Toute chose, à bien y regarder, est donnée en proportion de celui qui la reçoit. Un petit incident de rue, qui fait courir à la porte le cuisinier de ce restaurant, le distrait plus que ne me distraient, moi, la méditation de l’idée la plus originale, la lecture du meilleur livre, le plus délicieux de mes rêves inutiles. Et si la vie est essentiellement monotone, le fait est que ce cuisinier a échappé à la monotonie bien mieux que je ne le fais. Et il lui échappe beaucoup plus facilement aussi. La vérité ne se trouve ni de son côté ni du mien, car elle n’est du côté de personne ; le bonheur, en revanche, est sans conteste de son côté à lui.

Sage est celui qui monotonise la vie, car le plus petit incident acquiert alors la faculté d’émerveiller. Le chasseur de lions ne connaît plus d’aventure après son troisième lion. Pour ce cuisinier monotone, une bagarre en pleine rue a toute la saveur d’une modeste apocalypse. Si l’on n’est jamais sorti de Lisbonne, on voyage jusqu’à l’infini en prenant l’autobus de Benfica, et si quelque jour on pousse jusqu’à Sintra?, on a l’impression d’avoir voyagé jusqu’à la planète Mars. Le globe-trotter qui a parcouru la terre entière ne trouve plus de nouveauté au-delà de cinq mille kilomètres : il ne fait plus que trouver des choses nouvelles ; à chaque fois la nouveauté, oui, cette vieillerie de l’éternellement nouveau — mais le concept abstrait de nouveauté est resté au fond de la mer, dès la deuxième nouveauté rencontrée en chemin.

Un homme doté de la véritable sagesse peut savourer le spectacle du monde entier en restant assis sur sa chaise, sans même savoir lire, sans parler à quiconque, rien que par l’usage de ses sens et grâce à une âme ignorant ce que c’est que d’être triste.

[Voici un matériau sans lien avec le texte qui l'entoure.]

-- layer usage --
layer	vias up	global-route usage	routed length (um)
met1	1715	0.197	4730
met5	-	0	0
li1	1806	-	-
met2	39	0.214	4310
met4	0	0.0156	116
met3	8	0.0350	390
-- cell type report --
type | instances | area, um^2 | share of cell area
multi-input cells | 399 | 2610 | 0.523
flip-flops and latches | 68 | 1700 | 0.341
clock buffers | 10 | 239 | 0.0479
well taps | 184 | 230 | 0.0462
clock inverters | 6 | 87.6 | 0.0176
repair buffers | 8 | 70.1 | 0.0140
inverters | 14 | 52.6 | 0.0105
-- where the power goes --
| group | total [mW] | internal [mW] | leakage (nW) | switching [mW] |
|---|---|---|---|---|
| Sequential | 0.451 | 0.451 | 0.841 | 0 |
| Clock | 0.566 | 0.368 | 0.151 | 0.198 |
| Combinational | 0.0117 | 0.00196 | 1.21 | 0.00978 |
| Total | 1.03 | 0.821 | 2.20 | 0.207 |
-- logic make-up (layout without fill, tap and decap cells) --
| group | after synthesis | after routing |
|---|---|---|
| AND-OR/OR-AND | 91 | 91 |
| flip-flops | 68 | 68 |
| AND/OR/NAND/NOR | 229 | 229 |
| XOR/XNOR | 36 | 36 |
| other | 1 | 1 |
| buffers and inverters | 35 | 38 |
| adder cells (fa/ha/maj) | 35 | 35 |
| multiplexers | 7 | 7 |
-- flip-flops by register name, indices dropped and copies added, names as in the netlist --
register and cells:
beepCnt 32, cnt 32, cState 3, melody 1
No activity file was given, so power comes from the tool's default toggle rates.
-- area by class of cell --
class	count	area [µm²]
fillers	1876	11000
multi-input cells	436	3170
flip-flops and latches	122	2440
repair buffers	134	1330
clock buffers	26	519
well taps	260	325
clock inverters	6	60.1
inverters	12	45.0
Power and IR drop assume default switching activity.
**./design.v**
```verilog
module	data_change(key1_in,key2_in,key3_in,data_warn,show_flag,flash_flag);
input	key1_in;
input	key2_in;
input	key3_in;
output	reg [11:0]data_warn;
output	reg show_flag;
output	reg	[2:0]flash_flag;
reg	change_flag;
initial data_warn=12'd200; 
initial	show_flag=1'b0;
always @(posedge key3_in &&(!key1_in))		
	begin
	show_flag<=~show_flag;
	end
always @(posedge key2_in)
	begin
	if(show_flag)					
		begin
		case(flash_flag)
		2'd0:						
				begin
					if(data_warn%10==9)
						data_warn<=data_warn-12'd9;
					else
					data_warn<=data_warn+12'd1;		
				end	
			2'd1:
				begin
					if(data_warn/10%10==9)
						data_warn<=data_warn-12'd90;		
					else
					data_warn<=data_warn+12'd10;
				end			
			2'd2:
				begin
					if(data_warn/100==9)
						data_warn<=data_warn-12'd900;			
					else
					data_warn<=data_warn+12'd100;
				end
			endcase
		end
	end
always @(posedge key1_in&&(!key3_in))		
	begin
	if(show_flag)								
		begin
			begin
			if(flash_flag==2)
			flash_flag<=3'b0;
			else
			flash_flag<=flash_flag+3'd1;		
			end		
		end
	end
endmodule 
```
**./run.sh**
```bash
#!/bin/bash
# OpenROAD 26Q1-2900-gdf79404cd8, Yosys 0.63+post, stock flow scripts
make -C /OpenROAD-flow-scripts/flow DESIGN_CONFIG=/design/flow/config.mk WORK_HOME=/design/flow/orfs finish
```
**./config.mk**
```make
export PLATFORM = sky130hd
export DESIGN_NAME = data_change
export DESIGN_NICKNAME = data_change
export VERILOG_FILES = /design/flow/design.v
export SDC_FILE = /design/flow/constraint.sdc
export NUM_CORES = 4
export LEC_CHECK = 1
export CORE_UTILIZATION = 40
```
**./constraint.sdc**
```tcl
current_design data_change

set clk_period 17.1
set clk_io_pct 0.2

create_clock -name clk0 -period $clk_period [get_ports {key2_in}]

set non_clock_inputs [all_inputs -no_clocks]
set_input_delay [expr $clk_period * $clk_io_pct] -clock clk0 $non_clock_inputs
set_output_delay [expr $clk_period * $clk_io_pct] -clock clk0 [all_outputs]
```
==> notes.md <==
Flow results.

- The post-synthesis instance total is 1180.
- The tally of unique sky130hd cells used after synthesis is 123.
- The clock group share of total power is 0.565.
- The routed design ends up with an antenna cell count of 0.
- The number of max-capacitance violations reported is 0.
- The tally of OpenROAD warnings is 37.
- The total setup violations reported at the end of the flow is 7.
- The pin count of the biggest net entering global routing is 30.
- Routability-driven placement finished with a final weighted congestion of 0.936.
- The critical-path maximum fanout is 4.
- The global-route congestion overflow total is 0.
- The final hold violation count is 0.
- The report lists the power per cell area as 6.55 nW/um2.
- STA classifies the critical path startpoint as a flip-flop.
- The setup TNS is -3.20 ns.
- The number of nets with antenna violations after routing is 0.
- The floorplan die area is 21600 um2.
- The final timing report lists clock skew as 0.00433 ns.
- The critical path's slowest stage uses the library cell sky130_fd_sc_hd__or4_4.
- The area added between synthesis and finish is 40.1%.
- In this run the tool buffered the top-level ports with 18 buffer cells.
- Counting flops with an async set or reset pin after synthesis yields a share of 0.
- In this run the tightest slew margin relative to its limit is 0.440.
- In this run, synthesis inferred 15 flip-flops with an integrated enable.
- The switching portion of total power comes to 0.175.
- For reference, the post-synthesis area per instance comes to 7.13 um2.
- The initial antenna violation count was 0.
- The synthesis warning total is 1.
- The pre-CTS setup check shows a worst slack of -0.818 ns.
- The number of register pins that no clock reaches is 4.
- The via count of the first global-routing pass is 9281.
- In this run the static leakage power is 5.02 nW.
- The aggregate global-route resource usage is 0.254.
- The share of the Yosys chip area taken by registers is 0.0559.
- The floorplan step set the die width to 147 um.
- The instance area at placement is 10700 um2.
- STA classifies the critical path endpoint as a flip-flop.
- The clock root buffer is sky130_fd_sc_hd__clkbuf_16.
- The worst voltage drop across the vdd grid is 13.9 uV.
- The minimum clock period after layout is 17.94 ns.
- The design draws 77.2 uW.
- The critical path's largest stage delay is 0.50 ns.
- The critical path data arrival time is 17.93 ns.
- The number of buffers created by CTS is 3.
- Yosys stat counts 1180 cells in the synthesized netlist.
- The largest area contributor in the synthesized netlist is sky130_fd_sc_hd__ha_1.
- Summed over all layers, the routed wires come to 27300 um.
- The cell family contributing the most delay on the critical path is AND-OR/OR-AND gates.
- After synthesis, the cell types taking the most area are sky130_fd_sc_hd__ha_1 12%, sky130_fd_sc_hd__edfxtp_1 5.4%, sky130_fd_sc_hd__a21oi_1 5.2%.
- The share of power burned in combinational logic is 0.015.
- For this run, the detailed router's first-pass iteration total came to 5.
- The final worst slack is -0.840 ns.
- The first-pass GRT wire length is 45100 um.
- The register bit total from synthesis is 16.
- The total placed cells including tap cells is 1645.
- The utilization after layout is 0.577.
- The initial utilization of the core area, before any placement, comes to 0.412.
- The total vias in the final route is 10000.
- The per-cell routed wire length is 15.9 um.
- The power report lists cell-internal power as 63.7 uW.
- The count of pins on the block boundary is 19.
- The clock input transition at the sequential cells of the worst setup and hold paths is 0.05 ns.
- The H-tree depth is 1.
- Detailed placement finished with a half-perimeter wire length of 20800 um.
- Of the available clock period, the critical path in the final layout requires 1.05.
- For the pin with the worst max-slew slack, the measured transition is 0.833 ns.
- For reference, the final report shows the max-slew violation count at 0.
- The fmax is 0.0557 GHz.
- Summed over all nets, the switching power comes to 13.5 uW.
- The kind of path behind the tightest hold check is flip-flop to flip-flop.
- Per the OpenROAD floorplan log, the height of the die is 147 um.
- The most prevalent standard cell on the critical path is sky130_fd_sc_hd__buf_4.
- The post-CTS hold buffer count recorded in the log is 0.
- The maximum count of clock buffers along a single path is 2.
- The count of cells in the finished layout, fillers not included, comes to 1720.
- Of the total power, registers draw 0.420.
- TritonCTS built the clock tree.
- Hold timing on the final database bottoms out at a slack of 0.684 ns.
- The layout cell share with drive strength beyond 1 is 0.337.
- For the completed layout, the total cell area is recorded as 11800 um2.
- The initial detailed-routing violation count is 518.
- The share of the synthesized area in the top cell type is 0.119.
- The number of inserted filler cells in the final layout is 1787.
- The dominant register cell is sky130_fd_sc_hd__edfxtp_1.
- The required time reported for the critical path endpoint is 17.09 ns.
- The remaining routing DRC violations is 0.
- The placeable core region is 20400 um2.
- The number of cell rows is 52.
- 23 endpoints have no timing constraint.
- The final reports fail on setup timing.
- The flow ran to the end, but the final reports show violations.
- In the setup report, the worst path falls into the class flip-flop to flip-flop.
- The combined buffer and inverter count along the critical path is 13.
- The clock insertion delay at the later pin of the skew report is 0.24 ns.
- After detailed routing, the number of vias per cell comes to 5.83.
- The synthesized cell area is 8410 um2.
- The yosys-reported design area after synthesis is 8410 um2.
- Setup repair after global routing could not meet its margin everywhere.
power groups by stage:
| stage | sequential, mW | combinational [mW] | clock (mW) |
|---|---|---|---|
| after CTS | 0.0325 | 0.00117 | 0.0441 |
| after global routing | 0.0324 | 0.00128 | 0.0451 |
| final | 0.0325 | 0.00116 | 0.0436 |
placed cells by master, fill, tap and decap left out, types with 29 or more instances in the layout:
cell / Yosys / layout
sky130_fd_sc_hd__buf_4: 1 / 285
sky130_fd_sc_hd__a21oi_1: 88 / 75
sky130_fd_sc_hd__xnor2_1: 49 / 45
sky130_fd_sc_hd__inv_1: 43 / 41
sky130_fd_sc_hd__nor2_1: 107 / 94
sky130_fd_sc_hd__a31oi_1: 30 / 29
sky130_fd_sc_hd__o21ai_0: 61 / 44
sky130_fd_sc_hd__ha_1: 80 / 60
sky130_fd_sc_hd__nand2_1: 107 / 98
sky130_fd_sc_hd__nor3_1: 36 / 33
sky130_fd_sc_hd__nand3_1: 32 / 29
timing repair:
action | 4_1_cts | 5_1_grt
endpoints found under the setup margin | 7 | 10
resized | 39 | 40
pin swaps | 38 | 84
buffers inserted | 60 | 19
per-layer routing:
layer,vias to the layer above,track usage,wire (um)
li1,5091,-,-
met1,4658,0.370,13100
met2,244,0.419,12800
met3,29,0.0149,1100
met4,0,0.0443,360
met5,-,0,0
registers in the layout, summed over array words and instances (netlist names):
register / cells
show_flag: 1
data_warn: 12
flash_flag: 3
path summary, 6_finish.rpt:
path | from | end | slack (ns) | cells past startpoint
worst max-delay path | data_warn[10] | data_warn[11] | -0.84 | 108
worst min-delay path | data_warn[0] | data_warn[0] | 0.68 | 1
worst max register to register | data_warn[10] | data_warn[11] | -0.84 | 108
worst min register to register | data_warn[0] | data_warn[0] | 0.68 | 1
kinds of logic (layout without fill, tap and decap cells):
| group | after synthesis | in the layout | synth area share |
|---|---|---|---|
| buf+inv | 89 | 359 | 0.0439 |
| flops | 16 | 16 | 0.0559 |
| other cells | 1 | 1 | 0.000446 |
| simple gates | 453 | 453 | 0.280 |
| mux | 23 | 23 | 0.0306 |
| compound gates | 440 | 440 | 0.384 |
| fa+ha+maj | 87 | 87 | 0.131 |
| xor+xnor | 71 | 71 | 0.0739 |
synthesized netlist by cell type, types with 6 or more instances:
| cell | instances |
|---|---|
| sky130_fd_sc_hd__nor3_1 | 36 |
| sky130_fd_sc_hd__and2_1 | 23 |
| sky130_fd_sc_hd__a21o_1 | 24 |
| sky130_fd_sc_hd__nand4_1 | 15 |
| sky130_fd_sc_hd__a31oi_1 | 30 |
| sky130_fd_sc_hd__o22ai_1 | 8 |
| sky130_fd_sc_hd__a22oi_1 | 10 |
| sky130_fd_sc_hd__clkbuf_1 | 29 |
| sky130_fd_sc_hd__edfxtp_1 | 15 |
| sky130_fd_sc_hd__or2_2 | 6 |
| sky130_fd_sc_hd__a211oi_2 | 7 |
| sky130_fd_sc_hd__o21a_1 | 15 |
| sky130_fd_sc_hd__inv_1 | 43 |
| sky130_fd_sc_hd__nor4_1 | 14 |
| sky130_fd_sc_hd__mux2_2 | 10 |
| sky130_fd_sc_hd__nor2_1 | 107 |
| sky130_fd_sc_hd__o21bai_1 | 13 |
| sky130_fd_sc_hd__ha_1 | 80 |
| sky130_fd_sc_hd__and3_1 | 11 |
| sky130_fd_sc_hd__o211ai_1 | 19 |
| sky130_fd_sc_hd__nand3b_1 | 6 |
| sky130_fd_sc_hd__o31ai_1 | 10 |
| sky130_fd_sc_hd__a21oi_2 | 7 |
| sky130_fd_sc_hd__nand3_1 | 32 |
| sky130_fd_sc_hd__nor2b_1 | 22 |
| sky130_fd_sc_hd__a211oi_1 | 16 |
| sky130_fd_sc_hd__buf_2 | 6 |
| sky130_fd_sc_hd__a21oi_1 | 88 |
| sky130_fd_sc_hd__mux2i_1 | 10 |
| sky130_fd_sc_hd__xor2_1 | 22 |
| sky130_fd_sc_hd__nand2b_1 | 17 |
| sky130_fd_sc_hd__a21boi_0 | 6 |
| sky130_fd_sc_hd__o21ai_1 | 13 |
| sky130_fd_sc_hd__o21ai_0 | 61 |
| sky130_fd_sc_hd__or3_1 | 15 |
| sky130_fd_sc_hd__xnor2_1 | 49 |
| sky130_fd_sc_hd__nand2_1 | 107 |
| sky130_fd_sc_hd__a211o_1 | 12 |
cell type report:
cell class	count	area, um2	share of cell area
well taps	270	338	0.0287
multi-input cells	1075	8330	0.707
repair buffers	309	2390	0.203
clock buffers	3	75.1	0.00637
flip-flops and latches	16	470	0.0399
inverters	47	183	0.0155
worst reg2reg max path: cells and delay by family, from the launching register on:
family                     cells  cell delay [ns]
buffers and inverters         13             1.65
AOI/OAI and AO/OA             39             6.01
muxes                          2             0.63
adders and majority gates     12             3.33
xor gates and xnor gates       3             0.39
and+or+nand+nor               39             5.30
DFF                            1             0.42
Power and IR drop assume default switching activity.
==> design.v <==
module work_unity(data_changing,data_warn,ds_data,data_get_complete,p_para,i_para,d_para,heater_open,fan_open,work_c,high_len);
input data_changing;  
input [11:0]data_warn;		
input	[11:0]ds_data;  		
input data_get_complete;	
input [9:0]p_para;			
input [9:0]i_para;
input [9:0]d_para;
output reg heater_open;   
output reg fan_open;      
output reg work_c;       
output reg signed[15:0]high_len;	
parameter state_0  = 0;
parameter state_1  = 1;
parameter state_2  = 2;
parameter state_3  = 3;
parameter state_4  = 4;
parameter state_5  = 5;
parameter state_6  = 6;
parameter state_7  = 7;
parameter state_8  = 8;
parameter state_9  = 9;
parameter state_10  = 10;
parameter state_11  = 11;
parameter state_12  = 12;
parameter state_13  = 13;
parameter state_14  = 14;
parameter state_15  = 15;
always @(posedge data_get_complete)
begin
   if(!data_changing) 
	begin
      temp_cont;      
   end
	else					
	begin			
	    heater_open<=0;
		 contCMD<=0;
		 work_c<=0;
		 hter_error<=0;
		 hter_perror<=0;
		 hter_esum<=0;
		 hter_d<=0;
		 high_len<=0;
	end
end
reg signed[15:0]hter_error;    
reg signed[15:0]hter_perror; 	 
reg signed[15:0]hter_esum;     
reg signed[15:0]hter_d;
task heater_get;
begin
	hter_perror=hter_error;
	if(data_warn>ds_data)
		hter_error=data_warn-ds_data;
	else
	   begin
		    hter_error=ds_data-data_warn;
          hter_error=hter_error*(-1);			 
		end
	if(hter_error<0)
	   begin
	      high_len<=0;
	   end
	else if(hter_error>0)
	      high_len<=1000;
			else
				begin	
				if(hter_error>=2)
					begin
						hter_esum=hter_error+hter_esum;
						end
				hter_d=hter_error-hter_perror;
				high_len=hter_error*p_para+hter_esum*i_para/3+hter_d*d_para*100; 
				if(high_len>1000)
					begin
						high_len=15'd1000;
					end
				else if(high_len<0)
						begin	   
							high_len=15'd0;
						end	
			end
end
endtask
reg [3:0]contCMD;
reg [15:0]Count20000;
reg [11:0]Count1000;
reg [3:0]Count50;
reg [11:0]cont_fin;
reg [3:0]judge;
task temp_cont;
begin
      case(contCMD)
		state_0:
		begin
		   work_c<=0;
			fan_open<=0;
			if(data_warn>(ds_data+12'd10)||ds_data>(data_warn+12'd10)) contCMD<=state_1;
		end
		state_1:
		begin
		   work_c<=1;
		   if(ds_data==data_warn) contCMD<=state_2;
			heater_get;
		   if(ds_data>data_warn+1)
         begin		
 	   	   fan_open<=1;
				heater_open<=0;
         end
			else 
			    begin
			       fan_open<=0;
					 heater_open<=1;
			    end
		end
		state_2:
		begin
		   if(ds_data==data_warn)
			   begin
				   if(judge==16)
					   contCMD<=state_3;
					else
					   judge<=judge+1;
			   end
			else
			   begin
			      contCMD<=state_1;
			   end
		end
		state_3:
		begin
		   if(ds_data==data_warn)
			   begin
				   contCMD<=state_0;
					work_c<=0;
			   end
			else
			   begin
			      contCMD<=state_1;
			   end
		end
		endcase
end
endtask
endmodule 
==> run.sh <==
#!/bin/bash
# OpenROAD 26Q1-2900-gdf79404cd8, Yosys 0.63+post, stock flow scripts
make -C /OpenROAD-flow-scripts/flow DESIGN_CONFIG=/design/flow/config.mk WORK_HOME=/design/flow/orfs finish
==> config.mk <==
export PLATFORM = sky130hd
export DESIGN_NAME = work_unity
export DESIGN_NICKNAME = work_unity
export VERILOG_FILES = /design/flow/design.v
export SDC_FILE = /design/flow/constraint.sdc
export NUM_CORES = 4
export LEC_CHECK = 1
export CORE_UTILIZATION = 30
==> constraint.sdc <==
current_design work_unity

set clk_period 42.0
set clk_io_pct 0.2

create_clock -name clk0 -period $clk_period [get_ports {data_get_complete}]

set non_clock_inputs [all_inputs -no_clocks]
set_input_delay [expr $clk_period * $clk_io_pct] -clock clk0 $non_clock_inputs
set_output_delay [expr $clk_period * $clk_io_pct] -clock clk0 [all_outputs]
==> impl_metrics.py <==
# Metrics from the implementation run
metrics = {
    "worst_setup_path": {
        "cpLargestDelayFamily": "AND-OR/OR-AND gates",
        "cp-end-kind": "register",
        "critPathMaxStageDelay_ps": 700,
        "crit_buf_inv": 9,
        "critPathMaxFanout": 25,
        "r2r_cells": 89,
        "cp_common_cell": "a21oi_1",
        "path_depth": 108,
        "cp.arrival_ps": 32890,
        "cp_slowest_cell": "clkdlybuf4s50_1",
        "startpoint_type": "input pin",
        "critical_path_class": "in2reg",
        "cp.required_ps": 42220,
    },
    "floorplanning": {
        "die_w_um": 264.6,
        "die-area_um2": 70030,
        "row_count": 95,
        "io_pins": 75,
        "fp_util_pct": 30.54,
        "die_h_um": 264.6,
        "core_area_um2": 67750,
    },
    "clocking": {
        "numClockSinks": 51,
        "cts.reportedPaths.clkPinSlew_ps": 60,
        "clockBufferDepth": 2,
        "cts_root_buf": "clkbuf_16",
        "cts_tree": "built",
        "numCtsBuffers": 5,
        "ctsHtreeMaxLevel": 2,
        "cts_setup_buffers": 0,
        "clkLatencyLatePin_ps": 340,
        "post_cts_resized": 0,
        "hold_buffers": 0,
    },
    "layout": {
        "syn_to_final_growth_pct": 9.517,
        "fill_cells": 7087,
        "drive_above_1_share_pct": 4.408,
    },
    "synth": {
        "syn_avg_cell_area_um2": 8.264,
        "syn_inst": 2504,
        "yosysWarnings": 1,
        "yosys_cells": 2504,
        "ys_seq_share_pct": 4.982,
        "syn-cell-area_um2": 20690,
        "yosys_area_um2": 20690,
        "ys.flop_type": "dfxtp_1",
        "synth-seq-cells": 51,
        "synth-edff-count": 1,
        "ys_types": 97,
        "synth-async-reset-ratio_pct": 0,
    },
    "worst_hold_path": {
        "holdCritPathClass": "reg2reg",
        "whs_path_depth": 1,
    },
    "grt": {
        "overflow": 0,
        "grt_pass1_vias": 16840,
        "grt_pass1_wl_um": 88560,
        "grt_max_degree": 39,
        "antenna_found_initial": 2,
        "grt_use_total_pct": 16.04,
    },
    "drt": {
        "drc": 0,
        "drt_iter0_drc": 921,
        "vias_per_cell": 4.939,
        "drt-total-wl_um": 52290,
        "routedWlPerCell_um": 15.31,
        "route.vias.total": 16870,
        "ant_nets": 0,
        "drtPass1Iterations": 6,
    },
    "final_timing": {
        "max_slew_margin_pct": 43.29,
        "finalSetupViolCount": 0,
        "min_period_ps": 32670,
        "timing.final.ws_setup_ps": 9331,
        "fin_skew_ps": 19.63,
        "tns_ps": 0,
        "timing.fmax_mhz": 30.61,
        "slew_violations": 0,
        "hold_violations": 0,
        "post-route-period-util_pct": 77.78,
        "worst_pin_slew_ps": 850.7,
        "rsz0062_at_grt": "no",
    },
    "placed_design": {
        "io_buffers": 73,
        "pre_cts_ws_ps": 9159,
        "dp_hpwl_um": 42320,
        "gp_congestion": 0.9191,
    },
    "outcome": {
        "outcome": "finished, final reports clean",
    },
    "flow_run": {
        "warning_count": 40,
        "maxCapViolations": 0,
    },
}
through the flow:
step	area [um^2]	hold slack, ps	utilization [%]	cells
3_5_place_dp	22510	442.8	33.22	3406
4_1_cts	22660	464.3	33.44	3414
5_1_grt	22660	493.9	33.45	3415
2_1_floorplan	20690	401.4	-	2504
3_3_place_gp	22510	440.7	33.22	3406
6_report	22660	459.4	33.45	3415
layout make-up:
class | instances | area (um^2) | area share, %
Multi-Input combinational cell | 2038 | 18090 | 79.81
Inverter | 324 | 1216 | 5.367
Tap cell | 873 | 1092 | 4.820
Timing Repair Buffer | 120 | 1079 | 4.759
Sequential cell | 51 | 1031 | 4.549
Clock buffer | 5 | 125.1 | 0.5521
Clock inverter | 3 | 28.78 | 0.1270
Antenna cell | 1 | 2.502 | 0.01104
sequential cells by signal, indices dropped and copies added, names as in the netlist:
signal       flops
hter_esum       16
high_len        15
hter_error      14
contCMD          3
fan_open         1
heater_open      1
work_c           1
worst paths after layout:
path	startpoint	end	slack (ps)
min reg2reg	high_len[13]$_SDFFE_PP0P_	high_len[13]$_SDFFE_PP0P_	460
max reg2reg	hter_esum[1]$_SDFFE_PP0P_	high_len[5]$_SDFFE_PP0P_	20720
max	data_warn[1]	high_len[5]$_SDFFE_PP0P_	9330
min	high_len[13]$_SDFFE_PP0P_	high_len[13]$_SDFFE_PP0P_	460
synth_stat cells, drive strengths merged, types with 12 or more instances:
library cell  number  area, um^2
mux2i             27       270.3
xnor2            156        1385
o21ai             92       464.2
o21bai            30       225.2
nand2            274        1028
or2               13       81.33
fa               275        5505
nor2b             68       425.4
nor4              17       112.6
nand3             39       200.2
nand4             20       131.4
a22o              12       105.1
dfxtp             50        1001
nand2b            31       193.9
a31oi             16       100.1
clkbuf            68       255.2
a21oi            118       594.3
nor2             112       422.9
xor2              50       452.9
buf               23       108.9
mux2              20       225.2
nor3              40       200.2
ha               240        3003
a21o              55       412.9
o211ai            13       97.59
and2             161        1007
a211oi            13       107.6
inv              324        1216
worst register-to-register path, delay by kind of cell (launching register included):
kind                       cells  cell delay, ps
and+or+nand+nor               18            4420
adders and majority gates     14            4320
muxes                          2             740
AOI/OAI and AO/OA             39            8030
DFF                            1             330
xor gates and xnor gates      11            2960
buffers and inverters          5             350
routing by layer:
| metal | part of all wire (%) | track usage, % | wire, um |
|---|---|---|---|
| met1 | 46 | 23.04 | 23830 |
| met2 | 47 | 26.15 | 24770 |
| met3 | 5.0 | 2.796 | 2630 |
| met4 | 2.0 | 2.656 | 1061 |
| met5 | 0 | 0 | 0 |
cell usage in the layout, fill, tap and decap left out, drive strengths merged, types with 68 or more instances in the layout:
| cell type | instances |
|---|---|
| clkdlybuf4s50 | 72 |
| nor2 | 112 |
| xnor2 | 156 |
| ha | 240 |
| inv | 325 |
| fa | 275 |
| and2 | 161 |
| nor2b | 68 |
| nand2 | 274 |
| o21ai | 92 |
| a21oi | 118 |
logic make-up after synthesis:
family                     after synthesis  synth area share [%]
DFF                                     51                 4.982
other                                    1               0.01812
buffers and inverters                  415                 7.637
xor gates and xnor gates               206                 8.883
muxes                                   48                 2.503
adders and majority gates              516                 41.17
and+or+nand+nor                        805                 19.46
AOI/OAI and AO/OA                      462                 15.35
**flow/run.sh**
```bash
#!/bin/bash
# OpenROAD 26Q1-2900-gdf79404cd8, Yosys 0.63+post, stock flow scripts
make -C /OpenROAD-flow-scripts/flow DESIGN_CONFIG=/design/flow/config.mk WORK_HOME=/design/flow/orfs finish
```
**flow/constraint.sdc**
```tcl
current_design spi

set clk_period 3.9
set clk_io_pct 0.2

create_clock -name clk0 -period $clk_period [get_ports {clk}]

set non_clock_inputs [all_inputs -no_clocks]
set_input_delay [expr $clk_period * $clk_io_pct] -clock clk0 $non_clock_inputs
set_output_delay [expr $clk_period * $clk_io_pct] -clock clk0 [all_outputs]
```
**flow/config.mk**
```make
export PLATFORM = sky130hd
export DESIGN_NAME = spi
export DESIGN_NICKNAME = spi
export VERILOG_FILES = /design/flow/design.v
export SDC_FILE = /design/flow/constraint.sdc
export NUM_CORES = 4
export LEC_CHECK = 1
export CORE_AREA = 10 10 98 98
export DIE_AREA = 0 0 108 108
```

Monotoniser la vie, pour qu’elle ne soit jamais monotone. Rendre anodin le quotidien, pour que la plus petite chose nous devienne une distraction. Au beau milieu de mon travail journalier — toujours semblable à lui-même, terne et inutile— je vois surgir brusquement l’évasion: vestiges rêvés d’îles lointaines, fêtes dans des parcs des anciens temps, d’autres paysages, d’autres sentiments, un autre moi. Mais je reconnais, entre deux écritures portées sur mon registre, que si j’avais tout cela, rien de tout cela ne m’appartiendrait. Mieux vaut, en définitive, le patron Vasques que les Rois de Songe : mieux vaut, tout compte fait, le bureau de la Rua dos Douradores que des allées se déroulant au fond de parcs impossibles. Disposant du patron Vasques, je peux savourer le songe des Rois de Songe ; disposant du bureau de la Rua dos Douradores, je peux savourer la vision intérieure de paysages qui n’existent pas. Mais si j’avais les Rois de Songe, que me resterait-il comme songe ? Si je possédais mes paysages impossibles, que me resterait-il d’impossible ?

La monotonie, la morne identité des jours succédant aux jours, la différence absolument nulle entre hier et aujourd’hui —que tout cela me reste acquis pour toujours, avec l’âme suffisamment éveillée pour prendre plaisir à cette mouche qui me distrait, en passant par hasard devant mes yeux, à ces éclats de rire qui montent, capricieux, de la rue à peine visible, à l’immense libération que j’éprouve à l’heure de la fermeture, au repos infini que me procure un jour de congé.

Je peux m’imaginer être tout, parce que je ne suis rien. Si j’étais quoi que ce soit, je ne pourrais plus rien imaginer. L’aide-comptable peut bien se rêver empereur romain ; le roi d’Angleterre ne le peut pas, parce que le roi d’Angleterre se voit privé, dans ses rêves, d’être un autre roi que celui qu’il est. Sa propre réalité ne le laisse plus ni sentir ni exister.